Aim of the exercise: Search the entries for the line containing "export PLATFORM = sky130hd". Repeat it, then every line after it, exactly through the final line.
════
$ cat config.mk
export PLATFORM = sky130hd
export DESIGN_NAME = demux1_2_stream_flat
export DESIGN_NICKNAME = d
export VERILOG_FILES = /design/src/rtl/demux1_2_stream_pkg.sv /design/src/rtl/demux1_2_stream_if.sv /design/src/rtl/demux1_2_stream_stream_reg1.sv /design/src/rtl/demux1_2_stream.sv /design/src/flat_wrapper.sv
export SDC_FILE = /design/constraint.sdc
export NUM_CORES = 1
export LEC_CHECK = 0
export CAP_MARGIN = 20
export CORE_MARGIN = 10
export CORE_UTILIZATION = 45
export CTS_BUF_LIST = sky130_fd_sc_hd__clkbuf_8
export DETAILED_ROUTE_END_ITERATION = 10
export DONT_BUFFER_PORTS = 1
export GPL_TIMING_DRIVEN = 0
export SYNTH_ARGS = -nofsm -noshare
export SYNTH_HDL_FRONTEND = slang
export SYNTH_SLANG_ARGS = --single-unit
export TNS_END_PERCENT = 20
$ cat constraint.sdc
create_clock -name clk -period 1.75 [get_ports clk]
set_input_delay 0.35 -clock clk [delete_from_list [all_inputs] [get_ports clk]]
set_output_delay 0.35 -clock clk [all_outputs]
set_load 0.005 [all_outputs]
════
Written response:
export PLATFORM = sky130hd
export DESIGN_NAME = demux1_2_stream_flat
export DESIGN_NICKNAME = d
export VERILOG_FILES = /design/src/rtl/demux1_2_stream_pkg.sv /design/src/rtl/demux1_2_stream_if.sv /design/src/rtl/demux1_2_stream_stream_reg1.sv /design/src/rtl/demux1_2_stream.sv /design/src/flat_wrapper.sv
export SDC_FILE = /design/constraint.sdc
export NUM_CORES = 1
export LEC_CHECK = 0
export CAP_MARGIN = 20
export CORE_MARGIN = 10
export CORE_UTILIZATION = 45
export CTS_BUF_LIST = sky130_fd_sc_hd__clkbuf_8
export DETAILED_ROUTE_END_ITERATION = 10
export DONT_BUFFER_PORTS = 1
export GPL_TIMING_DRIVEN = 0
export SYNTH_ARGS = -nofsm -noshare
export SYNTH_HDL_FRONTEND = slang
export SYNTH_SLANG_ARGS = --single-unit
export TNS_END_PERCENT = 20
$ cat constraint.sdc
create_clock -name clk -period 1.75 [get_ports clk]
set_input_delay 0.35 -clock clk [delete_from_list [all_inputs] [get_ports clk]]
set_output_delay 0.35 -clock clk [all_outputs]
set_load 0.005 [all_outputs]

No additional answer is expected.